The parking lot behind the pub is private property that’s owned by the complex and therefore not subject to the myriad rules and regulations imposed by the municipalities on temporary stores. The flower shop is just temporary though, and indeed this place is a bean sprout of a much bigger business venture moving into the neighbourhood. Look at the name on the shirt in the cover photo above and remember that logo.
Liberty Organic Market is opening July 1st 2017 at 151 Liberty St E in the exact center of the mews if you will, and this all-natural grocery store is yet another shade of green in the urban oasis that’s taken root here in the downtown core of the city. Its hip to be sustainable and the smart little cloth shopping bags the flower store dispenses is just one more prop in their sophisticated marketing plan.
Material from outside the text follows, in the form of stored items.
$ cat config.mk
export PLATFORM = sky130hd
export DESIGN_NAME = lfsr_decrypt_engine
export DESIGN_NICKNAME = d
export VERILOG_FILES = /design/src/rtl/lfsr_decrypt_engine.sv
export SDC_FILE = /design/constraint.sdc
export NUM_CORES = 1
export LEC_CHECK = 0
export CORE_ASPECT_RATIO = 0.75
export CORE_MARGIN = 2
export CORE_UTILIZATION = 62
export CTS_CLUSTER_DIAMETER = 150
export CTS_CLUSTER_SIZE = 10
export DETAILED_ROUTE_END_ITERATION = 10
export GPL_TIMING_DRIVEN = 0
export PLACE_DENSITY = 0.82
export SLEW_MARGIN = 20
export SYNTH_ARGS = -nofsm -noshare
export SYNTH_HDL_FRONTEND = slang
export SYNTH_SLANG_ARGS = --single-unit
$ cat constraint.sdc
create_clock -name clk -period 7.9 [get_ports clk]
set_clock_uncertainty 0.2 [all_clocks]
set_input_delay 1.58 -clock clk [delete_from_list [all_inputs] [get_ports clk]]
set_output_delay 1.58 -clock clk [all_outputs]
set_load 0.005 [all_outputs]
$ cat src/rtl/lfsr_decrypt_engine.sv
// rtl/lfsr_decrypt_engine.sv - LFSR frame decryptor with tap/seed recovery from a space preamble
module lfsr_decrypt_engine #(
    parameter int FRAME_LEN = 64,
    parameter int TRAIN_LEN = 10
) (
    input  logic       clk,
    input  logic       init,
    input  logic       req,
    output logic       ack,
    input  logic       in_valid,
    output logic       in_ready,
    input  logic [7:0] in_data,
    output logic       out_valid,
    input  logic       out_ready,
    output logic [7:0] out_data,
    output logic       out_par_err,
    output logic       ptrn_found,
    output logic [3:0] ptrn_idx,
    output logic [6:0] err_cnt
);

    typedef enum logic [2:0] {
        S_IDLE,
        S_TRAIN,
        S_PICK,
        S_EMIT_PRE,
        S_RUN,
        S_DONE
    } state_t;

    localparam logic [5:0] TRAIN_LAST = 6'(TRAIN_LEN - 1);
    localparam logic [5:0] FRAME_LAST = 6'(FRAME_LEN - 1);

    function automatic logic [6:0] tap_of(input logic [3:0] idx);
        case (idx)
            4'd0:    tap_of = 7'h60;
            4'd1:    tap_of = 7'h48;
            4'd2:    tap_of = 7'h78;
            4'd3:    tap_of = 7'h72;
            4'd4:    tap_of = 7'h6A;
            4'd5:    tap_of = 7'h69;
            4'd6:    tap_of = 7'h5C;
            4'd7:    tap_of = 7'h7E;
            4'd8:    tap_of = 7'h7B;
            default: tap_of = 7'h60;
        endcase
    endfunction

    function automatic logic [6:0] lfsr_step(input logic [6:0] s, input logic [6:0] t);
        lfsr_step = {s[5:0], ^(s & t)};
    endfunction

    state_t                 state_q, state_d;
    logic [6:0]             cand_q [0:8];
    logic [6:0]             cand_d [0:8];
    logic [6:0]             cand_step [0:8];
    logic [8:0]             mask_q, mask_d;
    logic [TRAIN_LEN-1:0]   par_log_q, par_log_d;
    logic [6:0]             lfsr_q, lfsr_d;
    logic [5:0]             in_cnt_q, in_cnt_d;
    logic                   in_full_q, in_full_d;
    logic [5:0]             out_cnt_q, out_cnt_d;
    logic                   out_valid_q, out_valid_d;
    logic [7:0]             out_data_q, out_data_d;
    logic                   out_par_err_q, out_par_err_d;
    logic                   ptrn_found_q, ptrn_found_d;
    logic [3:0]             ptrn_idx_q, ptrn_idx_d;
    logic [6:0]             err_cnt_q, err_cnt_d;
    logic                   ack_q, ack_d;

    logic                   in_ready_c;
    logic                   in_fire;
    logic                   out_fire;
    logic                   par_err_in;
    logic [6:0]             s_in;
    logic [3:0]             pick_idx;

    assign in_fire    = in_valid && in_ready_c;
    assign out_fire   = out_valid_q && out_ready;
    assign par_err_in = in_data[7] ^ (^in_data[6:0]);
    assign s_in       = in_data[6:0] ^ 7'h20;

    // Input acceptance: always open while training, skid-free single slot while running
    always_comb begin
        in_ready_c = 1'b0;
        case (state_q)
            S_TRAIN: in_ready_c = 1'b1;
            S_RUN:   in_ready_c = !in_full_q && (!out_valid_q || out_ready);
            default: in_ready_c = 1'b0;
        endcase
    end

    // Every candidate advanced one step with its own tap, for training and for the pick
    always_comb begin
        for (int i = 0; i < 9; i++) begin
            cand_step[i] = lfsr_step(cand_q[i], tap_of(4'(i)));
        end
    end

    // Lowest surviving candidate wins when several taps fit the preamble
    always_comb begin
        pick_idx = 4'd0;
        for (int i = 8; i >= 0; i--) begin
            if (mask_q[i]) begin
                pick_idx = 4'(i);
            end
        end
    end

    // Next-state and datapath for the whole frame sequence
    always_comb begin
        state_d       = state_q;
        cand_d        = cand_q;
        mask_d        = mask_q;
        par_log_d     = par_log_q;
        lfsr_d        = lfsr_q;
        in_cnt_d      = in_cnt_q;
        in_full_d     = in_full_q;
        out_cnt_d     = out_cnt_q;
        out_valid_d   = out_valid_q;
        out_data_d    = out_data_q;
        out_par_err_d = out_par_err_q;
        ptrn_found_d  = ptrn_found_q;
        ptrn_idx_d    = ptrn_idx_q;
        err_cnt_d     = err_cnt_q;
        ack_d         = ack_q;

        if (in_fire && par_err_in && (err_cnt_q != 7'h7F)) begin
            err_cnt_d = err_cnt_q + 7'd1;
        end

        case (state_q)
            S_IDLE, S_DONE: begin
                if (req) begin
                    state_d       = S_TRAIN;
                    err_cnt_d     = 7'd0;
                    mask_d        = 9'h1FF;
                    in_cnt_d      = 6'd0;
                    in_full_d     = 1'b0;
                    out_cnt_d     = 6'd0;
                    out_valid_d   = 1'b0;
                    out_par_err_d = 1'b0;
                    ptrn_found_d  = 1'b0;
                    ptrn_idx_d    = 4'd0;
                    ack_d         = 1'b0;
                end
            end
            S_TRAIN: begin
                if (in_fire) begin
                    // Log parity oldest-first so byte 0 ends up in bit 0 after TRAIN_LEN shifts
                    par_log_d = {par_err_in, par_log_q[TRAIN_LEN-1:1]};
                    in_cnt_d  = in_cnt_q + 6'd1;
                    if (in_cnt_q == 6'd0) begin
                        for (int i = 0; i < 9; i++) begin
                            cand_d[i] = s_in;
                        end
                        if (s_in == 7'd0) begin
                            mask_d = 9'h000;
                        end
                    end else begin
                        for (int i = 0; i < 9; i++) begin
                            cand_d[i] = cand_step[i];
                            if (cand_step[i] != s_in) begin
                                mask_d[i] = 1'b0;
                            end
                        end
                    end
                    if (in_cnt_q == TRAIN_LAST) begin
                        state_d = S_PICK;
                    end
                end
            end
            S_PICK: begin
                if (mask_q != 9'h000) begin
                    ptrn_found_d  = 1'b1;
                    ptrn_idx_d    = pick_idx;
                    lfsr_d        = cand_step[pick_idx];
                    out_valid_d   = 1'b1;
                    out_data_d    = 8'h20;
                    out_par_err_d = par_log_q[0];
                    par_log_d     = par_log_q >> 1;
                    state_d       = S_EMIT_PRE;
                end else begin
                    ptrn_found_d = 1'b0;
                    ack_d        = 1'b1;
                    state_d      = S_DONE;
                end
            end
            S_EMIT_PRE: begin
                if (out_fire) begin
                    out_cnt_d = out_cnt_q + 6'd1;
                    if (out_cnt_q == TRAIN_LAST) begin
                        out_valid_d = 1'b0;
                        state_d     = S_RUN;
                    end else begin
                        out_data_d    = 8'h20;
                        out_par_err_d = par_log_q[0];
                        par_log_d     = par_log_q >> 1;
                    end
                end
            end
            S_RUN: begin
                if (out_fire) begin
                    out_valid_d = 1'b0;
                    if (out_cnt_q == FRAME_LAST) begin
                        ack_d   = 1'b1;
                        state_d = S_DONE;
                    end else begin
                        out_cnt_d = out_cnt_q + 6'd1;
                    end
                end
                if (in_fire) begin
                    out_valid_d   = 1'b1;
                    out_data_d    = {1'b0, in_data[6:0] ^ lfsr_q};
                    out_par_err_d = par_err_in;
                    lfsr_d        = lfsr_step(lfsr_q, tap_of(ptrn_idx_q));
                    if (in_cnt_q == FRAME_LAST) begin
                        in_full_d = 1'b1;
                    end else begin
                        in_cnt_d = in_cnt_q + 6'd1;
                    end
                end
            end
            default: state_d = S_IDLE;
        endcase
    end

    // State and output registers, cleared asynchronously by init
    always_ff @(posedge clk or posedge init) begin
        if (init) begin
            state_q       <= S_IDLE;
            for (int i = 0; i < 9; i++) begin
                cand_q[i] <= 7'd0;
            end
            mask_q        <= 9'h000;
            par_log_q     <= '0;
            lfsr_q        <= 7'd0;
            in_cnt_q      <= 6'd0;
            in_full_q     <= 1'b0;
            out_cnt_q     <= 6'd0;
            out_valid_q   <= 1'b0;
            out_data_q    <= 8'h00;
            out_par_err_q <= 1'b0;
            ptrn_found_q  <= 1'b0;
            ptrn_idx_q    <= 4'd0;
            err_cnt_q     <= 7'd0;
            ack_q         <= 1'b0;
        end else begin
            state_q       <= state_d;
            cand_q        <= cand_d;
            mask_q        <= mask_d;
            par_log_q     <= par_log_d;
            lfsr_q        <= lfsr_d;
            in_cnt_q      <= in_cnt_d;
            in_full_q     <= in_full_d;
            out_cnt_q     <= out_cnt_d;
            out_valid_q   <= out_valid_d;
            out_data_q    <= out_data_d;
            out_par_err_q <= out_par_err_d;
            ptrn_found_q  <= ptrn_found_d;
            ptrn_idx_q    <= ptrn_idx_d;
            err_cnt_q     <= err_cnt_d;
            ack_q         <= ack_d;
        end
    end

    assign ack         = ack_q;
    assign in_ready    = in_ready_c;
    assign out_valid   = out_valid_q;
    assign out_data    = out_data_q;
    assign out_par_err = out_par_err_q;
    assign ptrn_found  = ptrn_found_q;
    assign ptrn_idx    = ptrn_idx_q;
    assign err_cnt     = err_cnt_q;

endmodule
## config.mk

```make
export PLATFORM = sky130hd
export DESIGN_NAME = tone_sequencer
export DESIGN_NICKNAME = d
export VERILOG_FILES = /design/src/rtl/speak_pkg.sv /design/src/rtl/note_fifo.sv /design/src/rtl/tone_sequencer.sv
export SDC_FILE = /design/constraint.sdc
export NUM_CORES = 1
export LEC_CHECK = 0
export CORE_MARGIN = 2
export CORE_UTILIZATION = 55
export CTS_CLUSTER_SIZE = 16
export DETAILED_ROUTE_END_ITERATION = 8
export GPL_TIMING_DRIVEN = 0
export PLACE_DENSITY = 0.73
export SETUP_SLACK_MARGIN = 0.2
export SYNTH_ARGS = -nofsm -noshare
export SYNTH_HDL_FRONTEND = slang
export SYNTH_SLANG_ARGS = --single-unit
```

## constraint.sdc

```tcl
create_clock -name CLK -period 7.15 [get_ports CLK]
set_clock_uncertainty 0.05 [all_clocks]
set_input_delay 2.145 -clock CLK [delete_from_list [all_inputs] [get_ports CLK]]
set_output_delay 2.145 -clock CLK [all_outputs]
set_load 0.02 [all_outputs]
```
**src/rtl/rs_syndrome.sv**
```systemverilog
// RS(255,247) syndrome stage over GF(2^8) (poly 0x11D): Horner-evaluates 2T syndromes per codeword.
// Optional macro RS_SYNDROME_ERRCNT_EN adds a saturating err_cnt output counting flagged codewords.
module rs_syndrome #(
    parameter int N   = 255,
    parameter int T2  = 8,
    parameter int FCR = 1
) (
    input  logic            clk,
    input  logic            stop,
    input  logic            start,
    input  logic [7:0]      CX,
    output logic [8*T2-1:0] syn,
    output logic            syn_valid,
    output logic            err_flag,
    output logic            busy,
    output logic [7:0]      counter
`ifdef RS_SYNDROME_ERRCNT_EN
    ,
    output logic [15:0]     err_cnt
`endif
);

    typedef enum logic [1:0] {IDLE, RUN, DONE} state_t;

    localparam logic [7:0] LAST = 8'(N - 1);

    // With a constant b this unrolls into a pure XOR network, no lookup tables.
    function automatic logic [7:0] gf_mul(input logic [7:0] a, input logic [7:0] b);
        logic [7:0] p;
        logic [7:0] x;
        p = 8'h00;
        x = a;
        for (int i = 0; i < 8; i++) begin
            if (b[i]) p = p ^ x;
            x = {x[6:0], 1'b0} ^ (x[7] ? 8'h1D : 8'h00);
        end
        return p;
    endfunction

    function automatic logic [7:0] alpha_pow(input int e);
        logic [7:0] r;
        r = 8'h01;
        for (int i = 0; i < e; i++) r = gf_mul(r, 8'h02);
        return r;
    endfunction

    state_t             state_q, state_d;
    logic [7:0]         counter_q, counter_d;
    logic [T2-1:0][7:0] acc_q, acc_d;
    logic [T2-1:0][7:0] syn_q, syn_d;
    logic               err_flag_q, err_flag_d;
    logic [7:0]         horner [T2];
    logic               final_nz;

    for (genvar j = 0; j < T2; j++) begin : g_root
        localparam logic [7:0] ROOT = alpha_pow(FCR + j);
        assign horner[j] = gf_mul(acc_q[j], ROOT) ^ CX;
    end

    always_comb begin
        final_nz = 1'b0;
        for (int j = 0; j < T2; j++) begin
            if (horner[j] != 8'h00) final_nz = 1'b1;
        end
    end

    always_comb begin
        state_d    = state_q;
        counter_d  = counter_q;
        acc_d      = acc_q;
        syn_d      = syn_q;
        err_flag_d = err_flag_q;
        case (state_q)
            IDLE: begin
                if (start) begin
                    state_d   = RUN;
                    counter_d = 8'd0;
                end
            end
            RUN: begin
                // A start here abandons the word; symbol 0 follows next cycle.
                if (start) begin
                    counter_d = 8'd0;
                end else begin
                    for (int j = 0; j < T2; j++) begin
                        acc_d[j] = (counter_q == 8'd0) ? CX : horner[j];
                    end
                    if (counter_q == LAST) begin
                        for (int j = 0; j < T2; j++) syn_d[j] = horner[j];
                        err_flag_d = final_nz;
                        state_d    = DONE;
                        counter_d  = 8'd0;
                    end else begin
                        counter_d = counter_q + 8'd1;
                    end
                end
            end
            DONE: begin
                state_d   = start ? RUN : IDLE;
                counter_d = 8'd0;
            end
            default: begin
                state_d   = IDLE;
                counter_d = 8'd0;
            end
        endcase
    end

    always_ff @(posedge clk or posedge stop) begin
        if (stop) begin
            state_q    <= IDLE;
            counter_q  <= 8'd0;
            acc_q      <= '0;
            syn_q      <= '0;
            err_flag_q <= 1'b0;
        end else begin
            state_q    <= state_d;
            counter_q  <= counter_d;
            acc_q      <= acc_d;
            syn_q      <= syn_d;
            err_flag_q <= err_flag_d;
        end
    end

    assign syn       = syn_q;
    assign err_flag  = err_flag_q;
    assign syn_valid = (state_q == DONE);
    assign busy      = (state_q == RUN);
    assign counter   = counter_q;

`ifdef RS_SYNDROME_ERRCNT_EN
    logic [15:0] err_cnt_q, err_cnt_d;

    always_comb begin
        err_cnt_d = err_cnt_q;
        if (state_q == DONE && err_flag_q && err_cnt_q != 16'hFFFF) begin
            err_cnt_d = err_cnt_q + 16'd1;
        end
    end

    always_ff @(posedge clk or posedge stop) begin
        if (stop) err_cnt_q <= 16'd0;
        else      err_cnt_q <= err_cnt_d;
    end

    assign err_cnt = err_cnt_q;
`endif

endmodule

```
**config.mk**
```make
export PLATFORM = sky130hd
export DESIGN_NAME = rs_syndrome
export DESIGN_NICKNAME = d
export VERILOG_FILES = /design/src/rtl/rs_syndrome.sv
export SDC_FILE = /design/constraint.sdc
export NUM_CORES = 1
export LEC_CHECK = 0
export ABC_AREA = 1
export BUFFER_PORTS_ARGS = -buffer_cell sky130_fd_sc_hd__buf_2
export CORE_ASPECT_RATIO = 0.9
export CORE_UTILIZATION = 58
export CTS_CLUSTER_DIAMETER = 60
export DETAILED_ROUTE_END_ITERATION = 8
export HOLD_SLACK_MARGIN = 0.06
export PLACE_DENSITY_LB_ADDON = 0.15
export SYNTH_ARGS = -nofsm -noshare
export SYNTH_HDL_FRONTEND = slang
export SYNTH_SLANG_ARGS = --single-unit
```
**constraint.sdc**
```tcl
create_clock -name clk -period 7.8 [get_ports clk]
set_input_delay 1.95 -clock clk [delete_from_list [all_inputs] [get_ports clk]]
set_output_delay 1.95 -clock clk [all_outputs]
set_load 0.05 [all_outputs]
```
==> implementation parameters <==
Parameter                              Value

Synthesis
  Netlist area before placement    roughly 8300 sq um
  Number of enable-type register cells in the synthesized netlist    0
  Share of synthesized area occupied by flip-flops and latches    around 42%
  Avg Synthesized Cell Area    7.20 sq um
  Synth async-reset ratio    100%
  Syn Inst Count    about 1100
  Yosys reg bits    139
  Netlist cell types    37
  Yosys Warn Count    0
  Net count after synthesis    around 1200
  Primary FF master, synth    dfrtp_1

Worst hold path
  WHS Path Cells    2
  Type of the most critical hold path    reg -> reg

STA
  Relative slew slack    36.2%
  Max-slew violation count    0
  Post-route setup slack    between 4 and 5 ns
  Post-layout min period    3.64 ns
  Unrepaired setup endpoints after global routing    no
  Final hold viol count    0
  Final-layout setup total negative slack    0 ns
  Achievable Freq    approximately 270 MHz
  Final critical-path share of the clock period    46.6%
  Worst clock skew    about 0.013 ns
  Final setup viols    0
  Slew at the pin with the worst max-slew slack    0.956 ns
  Worst Hold Slack    0.472 ns

Placement
  Setup Slack @ Placement    ~3.8 ns
  Hpwl dp    roughly 16000 um
  Post-detailed-placement cell area    around 8700 sq um
  Routability congestion estimate    ~0.95
  Number of buffers added on ports    85

GRT
  Pin count of the biggest net entering global routing    101
  Vias in the first global route    roughly 7200
  Leftover overflow at the end of global routing    0
  Initial antenna violation count    0
  First-pass GRT wire length    38500 um
  Global router's overall resource usage    about a third

Critical path
  Highest net fanout along the worst path    100
  Type of element launching the critical path    input pin
  Data required time at the worst endpoint    ~8 ns
  Sort of element at the end of the critical path    flop
  Cell count of the worst reg-to-reg path    8
  Start-to-end type of the worst setup path    in -> reg
  Arrival time at the worst endpoint    4.01 ns

Detailed routing
  Routed vias/inst    5.66
  DRC violations left    0
  Detailed-router iteration count before antenna repair    6
  Remaining antenna violation count    0
  Aggregate routed wire length    24600 um
  Total via count after detailed routing    8014
  Wire length per cell after detailed routing    17.4 um
  Drt initial violations    980

Layout
  Final Net Count    about 1200
  Signed area change from the synthesized netlist to the final layout    12.1%
  Count of fill cells added during filler insertion    between 1000 and 1500
  Layout cell share with drive strength beyond 1    between 10% and 20%
  Antenna cell count    0
  Fin area    approximately 9000 sq um

Power and ir drop
  Maximum vdd drop    0.192 mV
  PD cells    315 nW/um^2
  Static power due to leakage    between 5 and 6 nW

Die
  Total number of placement rows    just over 40
  Core area    14000 sq um
  Die Wd    about 130 um
  Initial cell density of the core    59.3%
  Height of the die    115 um
  I/O Pins    between 80 and 90
  Die outline area    ~15000 sq um

CTS
  Resized Gates After CTS    0
  Clk_lat worst skew    ~0.43 ns
  Total CTS buffers    17
  Count of clock tree sinks    roughly 140
  H-tree depth    4
  Clock tree from TritonCTS    built
  Root Driver    clkbuf_16
  Register clock-pin slew on the reported worst setup and hold paths    ~0.06 ns
  Max Buffers Root-to-Sink    2
  Hold Buf Count CTS    0
  Post-CTS Setup Repair Bufs    0

Run
  Count of maximum capacitance violations    0

Run status
  Result of the run    complete, no violations
[metal layers]
| layer | vias up | track usage, % | wire length, um |
|---|---|---|---|
| met3 | 81 | 9.40 | 2680 |
| met1 | 3706 | 48.5 | 10400 |
| met4 | 0 | 14.6 | 857 |
| li1 | 3774 | - | - |
| met5 | - | 0 | 0 |
| met2 | 453 | 51.6 | 10600 |
[state kept, by name, summed over array words and instances (netlist names)]
| name | cells |
|---|---|
| acc_q | 64 |
| syn | 64 |
| counter | 8 |
| state_q | 2 |
| err_flag | 1 |
[path summary, 6_finish.rpt]
path                                   startpoint                     to  slack (ns)
max                                         start    syn[62]$_DFFE_PP0P_        4.16
min reg2reg                   syn[50]$_DFFE_PP0P_    syn[50]$_DFFE_PP0P_        0.47
max reg2reg                counter[0]$_DFFE_PP0P_  acc_q[30]$_DFFE_PP0P_        4.94
min                           syn[50]$_DFFE_PP0P_    syn[50]$_DFFE_PP0P_        0.47
max in group asynchronous                    stop  acc_q[55]$_DFFE_PP0P_        4.82
min in group asynchronous                    stop    syn[13]$_DFFE_PP0P_        1.63
[final cells by class]
class                   count  area [sq um]  share of cell area, %
clock buffers              24           472                   5.09
clock inverters             7          67.6                  0.729
inverters                 100           385                   4.16
multi-input cells         865          4180                   45.1
flip-flops and latches    139          3480                   37.5
well taps                 193           241                   2.60
repair buffers             88           448                   4.83
[power breakdown]
part / internal (mW) / total, mW / leakage, nW / switching [mW]
Clock: 0.451 / 0.760 / 0.256 / 0.308
Sequential: 0.812 / 0.936 / 1.77 / 0.123
Combinational: 0.385 / 1.22 / 3.16 / 0.837
[metrics by stage]
stage / instances / util (%) / total power [mW]
4_1_cts: 1416 / 66.5 / 2.88
3_5_place_dp: 1385 / 62.6 / 2.12
6_report: 1416 / 66.5 / 2.92
3_3_place_gp: 1385 / 62.6 / 2.10
5_1_grt: 1416 / 66.5 / 3.09
2_1_floorplan: 1149 / - / 1.83
[cell usage in the layout (no fill, tap or decap), types with 2 or more instances in the layout]
cell type	netlist	routed
nand3_2	5	5
nand2_1	494	494
or2_2	2	2
clkbuf_1	13	5
nand3_1	95	95
nor2_1	50	50
clkinvlp_4	0	3
a22oi_1	44	44
nand3b_1	2	2
nand2_2	23	22
inv_1	79	78
ha_1	3	3
a31oi_1	2	2
buf_2	17	85
nor2_2	4	4
a2bb2oi_1	13	13
clkbuf_8	0	2
buf_4	8	3
inv_2	19	19
o21ai_0	35	35
nand2_4	1	2
dfrtp_1	139	139
xnor2_1	23	23
o21ai_1	9	9
clkinv_2	0	3
nand4_1	2	2
nor3_1	2	2
xor2_1	26	26
a21oi_2	4	4
a21oi_1	16	16
clkbuf_16	0	17
nor3b_1	3	3
a21oi_4	4	4
[worst max-delay path, cell delays in order]
cell and delay, ns:
buf_2 0.14, nor2_8 0.29, nand2_4 0.57, inv_2 0.75, nand3_1 0.16, nand2_1 0.10
[logic make-up (layout without fill, tap and decap cells)]
logic type	after synthesis	count (layout)	synth area share [%]
AND/OR/NAND/NOR	686	686	34.5
buffers and inverters	145	219	7.50
flip-flops	139	139	42.0
AO/OA/AOI/OAI	127	127	10.4
XOR/XNOR	49	49	5.19
adder cells (fa/ha/maj)	3	3	0.454
[synthesized netlist by cell type, types with 17 or more instances]
library cell	count	area, sq um
nand2_1	494	1850
inv_1	79	297
nor2_1	50	188
dfrtp_1	139	3480
o21ai_0	35	175
nand2_2	23	144
inv_2	19	71.3
xor2_1	26	228
a22oi_1	44	330
buf_2	17	85.1
xnor2_1	23	201
nand3_1	95	475
(Power assumes the default switching activity.)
When METRO learned that their flagship Liberty Village supermarket location would soon have competition from an upstart organic market in the neighbourhood they announced plans to make a fully organic meat and produce section inside their store.
Liberty Organic Market First ‘Popped Up’ as a Flower Shop
On Friday the 13th of May 2017, this author had the pleasure of meeting Andy Ientile the proprietor and visionary behind Liberty Organic Market.
We met at the flower shop and walked to his retail store now under construction. Andy the entrepreneur is now in the design phase and has the difficult task of massaging what store fixtures he can afford with what consumers expect inside the exigencies of the location.
There are many things on site that Andy cannot change and although his suppliers have fantastic money saving ideas he cannot really adopt their recommendations without renovating the shape of the space.
For example, Andy really cannot change the location of the front door or the position of the coolers and refrigeration units and so adopting sophisticated floorplans to comfort finicky organic food shoppers is a difficult design challenge.
Jack Lin from Ablelin Store Fixture Corp delivered wall racks. Jack is helping Andy and was on site when we arrived delivering racks and together we measured the floor for counters before sourcing materials and making from scratch what he cannot buy through an international marketplace of store furnishings.
John Conn from Standard Telecom was busy installing a phone network for the business wiring the space for flat screens and front desk utilities including fiber optic digital resources.
Andy Ientile’s Vision For Liberty Organic Market
Andy enjoyed some steep discounts when he secured ‘used’ refrigerator display counters which have never been used; they were made for another market or have some small surface defects which makes them incongruous with the chain stores. They are the wrong colour or the wrong shape and so Andy was able to get these hard-to-find pieces at really good prices.
Packaging is something else that Andy considers when stocking shelves with consumer products – he reads all the labels to determine if the companies are either helping or hurting Mother Earth. You wont find anything made from palm oil in the Liberty Organic Market if Andy can help it, as that industry is definitely on the wrong side of history, and so equally verboten are petroleum products and ALL genetically modified foods (like American corn-on-the-cob).
The vegetables will be grown locally and when fresh fruit from the Niagara region is not available, the best and greenest imports will be secured for the market. The beef and pork and poultry will all be locally raised and fish specials will be seasonal and supply driven to reduce the carbon footprint of that food source.
Authentic olive oil (not the fake ‘olive oil’ you get in the supermarket) is to be supplied by Sarafino Fines Foods – Olive Oil importers from Italy and its around these authentic artisan food stuffs that the market will try a small deli counter at the front with four stools and two tables.
Andy agrees with the experts’ ideas about bringing the community into the store and plans to offer specials the locals wont soon forget. It starts with the hemp shopping bags and expands in generosity as this entrepreneur hopes to impact and improve the lives of all the high-rise condominium residents living and working in the area.